Key Takeaways
- Nationwide average gasoline prices declined to $3.999 per gallon, breaking the $4 threshold for the first time since mid-April.
- A preliminary peace agreement was signed Wednesday between President Trump and Iranian President Pezeshkian.
- Under the agreement’s terms, Iran will reopen the Strait of Hormuz while the U.S. removes sanctions on Iranian oil.
- International crude benchmarks retreated, with Brent down 1.9% to $78.07 per barrel and WTI falling 2.5% to $74.13.
- Goldman Sachs analysts project Persian Gulf oil shipments will normalize by late July, though uncertainties persist.
American motorists are experiencing welcome relief at gas stations heading into the Juneteenth holiday weekend.
According to AAA data, the nationwide average has settled at $3.999 per gallon. This represents the first sub-$4 reading drivers have seen in eight weeks.
While current prices remain approximately 25% above year-ago levels, the rapid decline of over 50 cents from last month’s $4.515 peak signals a significant reversal.
This sudden price relief stems directly from declining oil prices across international markets. These movements accelerated following an unexpected diplomatic breakthrough.
President Donald Trump and Iran’s President Masoud Pezeshkian finalized a preliminary peace framework on Wednesday. The ceremony occurred two days ahead of its originally scheduled Friday timing.
Key Provisions of the Agreement
The 14-point memorandum establishes a comprehensive framework governing U.S.-Iranian relations. Central to the accord is Iran’s commitment to reopen the Strait of Hormuz to commercial shipping. Simultaneously, Washington will dismantle its blockade of Iranian ports and eliminate sanctions targeting Iranian petroleum exports.
The Strait of Hormuz represents a critical chokepoint in global energy infrastructure. Under normal conditions, approximately 20% of worldwide daily oil shipments pass through this narrow waterway.
Crude oil markets responded immediately to the announcement.
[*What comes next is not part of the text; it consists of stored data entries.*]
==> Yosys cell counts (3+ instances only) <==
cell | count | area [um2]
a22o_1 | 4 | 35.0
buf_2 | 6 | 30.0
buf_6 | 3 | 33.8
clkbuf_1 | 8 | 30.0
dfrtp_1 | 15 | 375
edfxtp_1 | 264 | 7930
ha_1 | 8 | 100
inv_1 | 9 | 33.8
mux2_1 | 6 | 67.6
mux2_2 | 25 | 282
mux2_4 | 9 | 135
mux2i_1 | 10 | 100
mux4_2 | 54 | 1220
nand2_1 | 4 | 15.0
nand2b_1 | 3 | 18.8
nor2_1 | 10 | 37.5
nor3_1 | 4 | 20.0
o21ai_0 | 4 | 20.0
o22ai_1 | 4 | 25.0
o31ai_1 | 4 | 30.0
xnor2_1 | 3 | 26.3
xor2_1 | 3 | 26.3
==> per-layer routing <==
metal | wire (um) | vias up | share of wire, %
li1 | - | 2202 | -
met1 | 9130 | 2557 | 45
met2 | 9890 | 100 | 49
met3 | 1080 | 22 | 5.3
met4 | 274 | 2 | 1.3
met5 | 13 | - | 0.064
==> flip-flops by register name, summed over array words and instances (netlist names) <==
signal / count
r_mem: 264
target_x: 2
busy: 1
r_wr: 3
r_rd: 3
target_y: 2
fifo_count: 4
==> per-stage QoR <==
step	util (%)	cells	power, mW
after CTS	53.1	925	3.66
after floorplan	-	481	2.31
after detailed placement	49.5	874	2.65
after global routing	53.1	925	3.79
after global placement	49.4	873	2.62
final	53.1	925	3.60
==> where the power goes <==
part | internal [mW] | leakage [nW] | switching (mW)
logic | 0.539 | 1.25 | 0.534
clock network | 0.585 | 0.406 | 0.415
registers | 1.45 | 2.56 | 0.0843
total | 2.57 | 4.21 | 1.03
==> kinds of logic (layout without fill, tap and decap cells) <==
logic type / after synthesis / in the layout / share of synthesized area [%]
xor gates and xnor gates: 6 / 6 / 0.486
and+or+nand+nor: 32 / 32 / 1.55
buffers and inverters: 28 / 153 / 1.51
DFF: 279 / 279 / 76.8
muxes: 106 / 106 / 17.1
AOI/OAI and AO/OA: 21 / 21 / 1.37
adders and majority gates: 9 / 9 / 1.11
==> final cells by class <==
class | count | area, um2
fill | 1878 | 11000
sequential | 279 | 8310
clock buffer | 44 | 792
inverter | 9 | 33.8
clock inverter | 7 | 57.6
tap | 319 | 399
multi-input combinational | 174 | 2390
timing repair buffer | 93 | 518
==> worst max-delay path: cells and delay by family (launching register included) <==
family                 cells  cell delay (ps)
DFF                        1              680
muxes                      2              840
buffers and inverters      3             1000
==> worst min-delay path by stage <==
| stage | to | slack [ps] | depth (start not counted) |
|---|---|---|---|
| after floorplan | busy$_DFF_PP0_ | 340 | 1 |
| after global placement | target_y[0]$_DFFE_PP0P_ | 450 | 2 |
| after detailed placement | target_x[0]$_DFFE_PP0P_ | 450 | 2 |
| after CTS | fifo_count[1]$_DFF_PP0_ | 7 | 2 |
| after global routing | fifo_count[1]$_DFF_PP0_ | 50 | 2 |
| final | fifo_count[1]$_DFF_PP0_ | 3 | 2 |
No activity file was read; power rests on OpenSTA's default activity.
The Brent crude benchmark, used for international pricing, declined 1.9% to reach $78.07 per barrel. Meanwhile, West Texas Intermediate futures tumbled 2.5% to $74.13 per barrel.
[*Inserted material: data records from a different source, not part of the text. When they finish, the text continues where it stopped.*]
**src/rtl/ext_arbiter_if.sv**
```systemverilog
// ext_arbiter_if: requester, extension-unit and status signals of ext_arbiter.
// slave  - the arbiter's view.
// master - the environment's view (both requesters plus the extension unit).
interface ext_arbiter_if #(
    parameter int WIDTH = 32
);
    logic             req0_start;
    logic             req1_start;
    logic [WIDTH-1:0] req0_a;
    logic [WIDTH-1:0] req0_b;
    logic [WIDTH-1:0] req1_a;
    logic [WIDTH-1:0] req1_b;
    logic [2:0]       req0_func3;
    logic [2:0]       req1_func3;
    logic [WIDTH-1:0] req0_r;
    logic [WIDTH-1:0] req1_r;
    logic             req0_done;
    logic             req1_done;
    logic             req0_err;
    logic             req1_err;
    logic             ext_start;
    logic [WIDTH-1:0] ext_a;
    logic [WIDTH-1:0] ext_b;
    logic [2:0]       ext_func3;
    logic [WIDTH-1:0] ext_r;
    logic             ext_done;
    logic             busy;
    logic             owner;

    modport slave (
        input  req0_start, req1_start, req0_a, req0_b, req1_a, req1_b,
               req0_func3, req1_func3, ext_r, ext_done,
        output req0_r, req1_r, req0_done, req1_done, req0_err, req1_err,
               ext_start, ext_a, ext_b, ext_func3, busy, owner
    );

    modport master (
        output req0_start, req1_start, req0_a, req0_b, req1_a, req1_b,
               req0_func3, req1_func3, ext_r, ext_done,
        input  req0_r, req1_r, req0_done, req1_done, req0_err, req1_err,
               ext_start, ext_a, ext_b, ext_func3, busy, owner
    );
endinterface

```
**src/rtl/ext_arbiter.sv**
```systemverilog
// ext_arbiter: round-robin arbiter sharing one extension unit between two
// requesters. Operands are latched at grant and held on ext_a/b/func3 until
// the next grant; each requester's result is held until it is overwritten.
// Build option: define EXT_TIMEOUT_EN to abort a WAIT lasting TIMEOUT cycles
// (owner gets r=0 with done and err); without it WAIT is unbounded.
//
// state | meaning
// IDLE  | no transaction; grant an eligible requester
// ISSUE | ext_start pulse to the unit
// WAIT  | waiting for ext_done (or timeout)
// RESP  | done (and err) pulse to the owner
module ext_arbiter #(
    parameter int WIDTH   = 32,
    parameter int TIMEOUT = 64
) (
    input logic          clk,
    input logic          rst,
    ext_arbiter_if.slave bus
);
    typedef enum logic [1:0] {S_IDLE, S_ISSUE, S_WAIT, S_RESP} state_t;

    state_t           state_q, state_d;
    logic             owner_q;
    logic             last_q;
    logic             hold_q;
    logic [WIDTH-1:0] a_q, b_q;
    logic [2:0]       func3_q;
    logic [WIDTH-1:0] r0_q, r1_q;

    logic             elig0, elig1, grant, grant_idx;
    logic             timeout, capture, err_flag;
    logic [WIDTH-1:0] r_next;

    // The requester served last is not eligible in the IDLE cycle right after
    // its RESP; owner_q still names it then, since it only changes on grant.
    assign elig0     = bus.req0_start && !(hold_q && !owner_q);
    assign elig1     = bus.req1_start && !(hold_q && owner_q);
    assign grant     = (state_q == S_IDLE) && (elig0 || elig1);
    assign grant_idx = (elig0 && elig1) ? ~last_q : elig1;

    assign capture   = (state_q == S_WAIT) && (bus.ext_done || timeout);
    assign r_next    = bus.ext_done ? bus.ext_r : '0;

`ifdef EXT_TIMEOUT_EN
    localparam int CNT_W = (TIMEOUT > 1) ? $clog2(TIMEOUT) : 1;

    logic [CNT_W-1:0] wait_cnt_q;
    logic             err_q;

    // Timeout fires on the TIMEOUT-th WAIT cycle; a real ext_done that cycle wins
    assign timeout  = (state_q == S_WAIT) && !bus.ext_done &&
                      (wait_cnt_q == CNT_W'(TIMEOUT - 1));
    assign err_flag = err_q;

    // Count WAIT cycles from 0; remember whether WAIT ended by timeout
    always_ff @(posedge clk) begin
        if (!rst) begin
            wait_cnt_q <= '0;
            err_q      <= 1'b0;
        end else if (state_q == S_WAIT) begin
            wait_cnt_q <= wait_cnt_q + 1'b1;
            err_q      <= timeout;
        end else begin
            wait_cnt_q <= '0;
        end
    end
`else
    // No timeout hardware: the compare is constant false, WAIT is unbounded
    assign timeout  = (TIMEOUT < 0);
    assign err_flag = 1'b0;
`endif

    // State register
    always_ff @(posedge clk) begin
        if (!rst) state_q <= S_IDLE;
        else      state_q <= state_d;
    end

    // Next-state logic
    always_comb begin
        state_d = state_q;
        case (state_q)
            S_IDLE:  if (grant) state_d = S_ISSUE;
            S_ISSUE: state_d = S_WAIT;
            S_WAIT:  if (capture) state_d = S_RESP;
            S_RESP:  state_d = S_IDLE;
            default: state_d = S_IDLE;
        endcase
    end

    // FSM-decoded outputs
    always_comb begin
        bus.ext_start = (state_q == S_ISSUE);
        bus.busy      = (state_q != S_IDLE);
        bus.req0_done = (state_q == S_RESP) && !owner_q;
        bus.req1_done = (state_q == S_RESP) && owner_q;
        bus.req0_err  = (state_q == S_RESP) && !owner_q && err_flag;
        bus.req1_err  = (state_q == S_RESP) && owner_q && err_flag;
    end

    // Grant bookkeeping: owner, round-robin pointer, post-RESP window, operand latches
    always_ff @(posedge clk) begin
        if (!rst) begin
            owner_q <= 1'b0;
            last_q  <= 1'b1;
            hold_q  <= 1'b0;
            a_q     <= '0;
            b_q     <= '0;
            func3_q <= '0;
        end else begin
            hold_q <= (state_q == S_RESP);
            if (grant) begin
                owner_q <= grant_idx;
                last_q  <= grant_idx;
                a_q     <= grant_idx ? bus.req1_a     : bus.req0_a;
                b_q     <= grant_idx ? bus.req1_b     : bus.req0_b;
                func3_q <= grant_idx ? bus.req1_func3 : bus.req0_func3;
            end
        end
    end

    // Result registers: only the owner's is written, when WAIT ends
    always_ff @(posedge clk) begin
        if (!rst) begin
            r0_q <= '0;
            r1_q <= '0;
        end else if (capture) begin
            if (owner_q) r1_q <= r_next;
            else         r0_q <= r_next;
        end
    end

    assign bus.ext_a     = a_q;
    assign bus.ext_b     = b_q;
    assign bus.ext_func3 = func3_q;
    assign bus.req0_r    = r0_q;
    assign bus.req1_r    = r1_q;
    assign bus.owner     = owner_q;
endmodule

```
**src/flat_wrapper.sv**
```systemverilog
// flat-port wrapper written by rule: the top's interface ports become plain ports
module ext_arbiter_flat 
#(
    parameter int WIDTH   = 32,
    parameter int TIMEOUT = 64
)
  (clk, rst, bus_req0_start, bus_req1_start, bus_req0_a, bus_req0_b, bus_req1_a, bus_req1_b, bus_req0_func3, bus_req1_func3, bus_ext_r, bus_ext_done, bus_req0_r, bus_req1_r, bus_req0_done, bus_req1_done, bus_req0_err, bus_req1_err, bus_ext_start, bus_ext_a, bus_ext_b, bus_ext_func3, bus_busy, bus_owner);
  ext_arbiter_if #(.WIDTH(WIDTH)) bus_i ();
  input logic clk;
  input logic rst;
  input wire logic [$bits(bus_i.req0_start)-1:0] bus_req0_start;
  input wire logic [$bits(bus_i.req1_start)-1:0] bus_req1_start;
  input wire logic [$bits(bus_i.req0_a)-1:0] bus_req0_a;
  input wire logic [$bits(bus_i.req0_b)-1:0] bus_req0_b;
  input wire logic [$bits(bus_i.req1_a)-1:0] bus_req1_a;
  input wire logic [$bits(bus_i.req1_b)-1:0] bus_req1_b;
  input wire logic [$bits(bus_i.req0_func3)-1:0] bus_req0_func3;
  input wire logic [$bits(bus_i.req1_func3)-1:0] bus_req1_func3;
  input wire logic [$bits(bus_i.ext_r)-1:0] bus_ext_r;
  input wire logic [$bits(bus_i.ext_done)-1:0] bus_ext_done;
  output wire logic [$bits(bus_i.req0_r)-1:0] bus_req0_r;
  output wire logic [$bits(bus_i.req1_r)-1:0] bus_req1_r;
  output wire logic [$bits(bus_i.req0_done)-1:0] bus_req0_done;
  output wire logic [$bits(bus_i.req1_done)-1:0] bus_req1_done;
  output wire logic [$bits(bus_i.req0_err)-1:0] bus_req0_err;
  output wire logic [$bits(bus_i.req1_err)-1:0] bus_req1_err;
  output wire logic [$bits(bus_i.ext_start)-1:0] bus_ext_start;
  output wire logic [$bits(bus_i.ext_a)-1:0] bus_ext_a;
  output wire logic [$bits(bus_i.ext_b)-1:0] bus_ext_b;
  output wire logic [$bits(bus_i.ext_func3)-1:0] bus_ext_func3;
  output wire logic [$bits(bus_i.busy)-1:0] bus_busy;
  output wire logic [$bits(bus_i.owner)-1:0] bus_owner;
  assign bus_i.req0_start = bus_req0_start;
  assign bus_i.req1_start = bus_req1_start;
  assign bus_i.req0_a = bus_req0_a;
  assign bus_i.req0_b = bus_req0_b;
  assign bus_i.req1_a = bus_req1_a;
  assign bus_i.req1_b = bus_req1_b;
  assign bus_i.req0_func3 = bus_req0_func3;
  assign bus_i.req1_func3 = bus_req1_func3;
  assign bus_i.ext_r = bus_ext_r;
  assign bus_i.ext_done = bus_ext_done;
  assign bus_req0_r = bus_i.req0_r;
  assign bus_req1_r = bus_i.req1_r;
  assign bus_req0_done = bus_i.req0_done;
  assign bus_req1_done = bus_i.req1_done;
  assign bus_req0_err = bus_i.req0_err;
  assign bus_req1_err = bus_i.req1_err;
  assign bus_ext_start = bus_i.ext_start;
  assign bus_ext_a = bus_i.ext_a;
  assign bus_ext_b = bus_i.ext_b;
  assign bus_ext_func3 = bus_i.ext_func3;
  assign bus_busy = bus_i.busy;
  assign bus_owner = bus_i.owner;
  ext_arbiter #(.WIDTH(WIDTH), .TIMEOUT(TIMEOUT)) u_core (.clk(clk), .rst(rst), .bus(bus_i));
endmodule
```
Certain aspects of the long-term arrangement remain ambiguous. The memorandum specifies that commercial vessels will face “no charge” for strait passage during an initial 60-day window. While Trump indicated to journalists that the channel would remain “toll-free” permanently, this commitment does not appear in the written agreement.
Wall Street’s Perspective
Investment analysts at [[LINK_START_1]]Goldman Sachs[[LINK_END_1]] anticipate that oil export volumes from the Persian Gulf region will return to pre-conflict levels before August begins.
Yet the firm’s researchers have identified potential complications. In a client advisory, analyst Yulia Zhestkova Grigsby noted that “many shipowners reportedly remain cautious about clear guidelines for transit.”
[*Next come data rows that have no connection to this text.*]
===== src/rtl/contador_timeout.sv =====
// Idle-cycle counter for the edit session; flags the terminal count for one
// cycle unless a clear arrives in that same cycle.
module contador_timeout #(
  parameter int TIMEOUT_CYC = 500_000_000
) (
  input  logic clk,
  input  logic reset,
  input  logic clear,
  input  logic enable,
  output logic fin_cuenta
);

  localparam int CNT_W = $clog2(TIMEOUT_CYC);
  localparam logic [CNT_W-1:0] CNT_FIN = CNT_W'(TIMEOUT_CYC - 1);

  logic [CNT_W-1:0] cnt_q, cnt_d;

  always_comb begin
    fin_cuenta = enable && !clear && (cnt_q == CNT_FIN);
    cnt_d = cnt_q;
    if (clear) begin
      cnt_d = '0;
    end else if (enable) begin
      cnt_d = fin_cuenta ? '0 : cnt_q + CNT_W'(1);
    end
  end

  always_ff @(posedge clk or negedge reset) begin
    if (!reset) begin
      cnt_q <= '0;
    end else begin
      cnt_q <= cnt_d;
    end
  end

endmodule


===== src/rtl/controlador_funcion_conf.sv =====
// Config-mode controller: turns debounced button pulses into the active
// config target, a field cursor and registered inc/dec/commit/timeout strobes.
module controlador_funcion_conf #(
  parameter int TIMEOUT_CYC = 500_000_000
) (
  input  logic       clk,
  input  logic       reset,
  input  logic       btn_conf,
  input  logic       btn_izq,
  input  logic       btn_der,
  input  logic       btn_arriba,
  input  logic       btn_abajo,
  input  logic [1:0] sw_modo,
  output logic [1:0] funcion_conf,
  output logic [1:0] campo,
  output logic       inc_pulse,
  output logic       dec_pulse,
  output logic       en_config,
  output logic       commit_pulse,
  output logic       timeout_pulse
);

  import config_pkg::*;

  estado_t    estado_q, estado_d;
  logic [1:0] funcion_conf_q, funcion_conf_d;
  logic [1:0] campo_q, campo_d;
  logic       inc_q, inc_d;
  logic       dec_q, dec_d;
  logic       en_config_q, en_config_d;
  logic       commit_q, commit_d;
  logic       timeout_q, timeout_d;

  logic       algun_btn;
  logic       cnt_enable;
  logic       cnt_clear;
  logic       fin_cuenta;
  logic [1:0] ultimo;

  assign algun_btn  = btn_conf | btn_izq | btn_der | btn_arriba | btn_abajo;
  assign cnt_enable = (estado_q == ST_EDIT);
  assign cnt_clear  = !cnt_enable || algun_btn;

  contador_timeout #(
    .TIMEOUT_CYC (TIMEOUT_CYC)
  ) u_contador_timeout (
    .clk        (clk),
    .reset      (reset),
    .clear      (cnt_clear),
    .enable     (cnt_enable),
    .fin_cuenta (fin_cuenta)
  );

  always_ff @(posedge clk or negedge reset) begin
    if (!reset) begin
      estado_q <= ST_IDLE;
    end else begin
      estado_q <= estado_d;
    end
  end

  // A button in the terminal-count cycle keeps the session alive.
  always_comb begin
    estado_d = estado_q;
    case (estado_q)
      ST_IDLE: begin
        if (btn_conf && (sw_modo != CONF_NONE)) estado_d = ST_EDIT;
      end
      ST_EDIT: begin
        if (btn_conf)        estado_d = ST_COMMIT;
        else if (fin_cuenta) estado_d = ST_IDLE;
      end
      ST_COMMIT: estado_d = ST_IDLE;
      default:   estado_d = ST_IDLE;
    endcase
  end

  always_comb begin
    funcion_conf_d = CONF_NONE;
    campo_d        = '0;
    inc_d          = 1'b0;
    dec_d          = 1'b0;
    en_config_d    = 1'b0;
    commit_d       = 1'b0;
    timeout_d      = 1'b0;
    ultimo         = ultimo_campo(funcion_conf_q);
    case (estado_q)
      ST_IDLE: begin
        if (btn_conf && (sw_modo != CONF_NONE)) begin
          funcion_conf_d = sw_modo;
          en_config_d    = 1'b1;
        end
      end
      ST_EDIT: begin
        if (btn_conf) begin
          // Target stays selected through the commit cycle so CS remains valid.
          funcion_conf_d = funcion_conf_q;
          campo_d        = campo_q;
          en_config_d    = 1'b1;
          commit_d       = 1'b1;
        end else if (fin_cuenta) begin
          timeout_d = 1'b1;
        end else begin
          funcion_conf_d = funcion_conf_q;
          en_config_d    = 1'b1;
          campo_d        = campo_q;
          if (btn_der && !btn_izq) begin
            campo_d = (campo_q == ultimo) ? 2'd0 : campo_q + 2'd1;
          end else if (btn_izq && !btn_der) begin
            campo_d = (campo_q == 2'd0) ? ultimo : campo_q - 2'd1;
          end
          inc_d = btn_arriba && !btn_abajo;
          dec_d = btn_abajo && !btn_arriba;
        end
      end
      default: ;
    endcase
  end

  always_ff @(posedge clk or negedge reset) begin
    if (!reset) begin
      funcion_conf_q <= CONF_NONE;
      campo_q        <= '0;
      inc_q          <= 1'b0;
      dec_q          <= 1'b0;
      en_config_q    <= 1'b0;
      commit_q       <= 1'b0;
      timeout_q      <= 1'b0;
    end else begin
      funcion_conf_q <= funcion_conf_d;
      campo_q        <= campo_d;
      inc_q          <= inc_d;
      dec_q          <= dec_d;
      en_config_q    <= en_config_d;
      commit_q       <= commit_d;
      timeout_q      <= timeout_d;
    end
  end

  assign funcion_conf  = funcion_conf_q;
  assign campo         = campo_q;
  assign inc_pulse     = inc_q;
  assign dec_pulse     = dec_q;
  assign en_config     = en_config_q;
  assign commit_pulse  = commit_q;
  assign timeout_pulse = timeout_q;

endmodule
Grigsby further explained that continued shipping industry hesitation, combined with Iran’s strategic positioning during forthcoming 60-day nuclear negotiations, might delay the restoration of typical oil transportation patterns.
The timeline for commercial tanker traffic resumption through the strait remains uncertain.
Domestic gasoline costs have now fallen more than 50 cents compared to prices one month earlier, demonstrating the rapid transmission of global petroleum market dynamics to retail consumers.
The federal Juneteenth observance falls on Thursday, June 19, positioning millions of Americans to benefit from the lowest pump prices since April during their weekend travel plans.
Future price trajectories will largely depend on the efficiency of Strait of Hormuz operations restoration and the durability of the broader diplomatic framework between Washington and Tehran.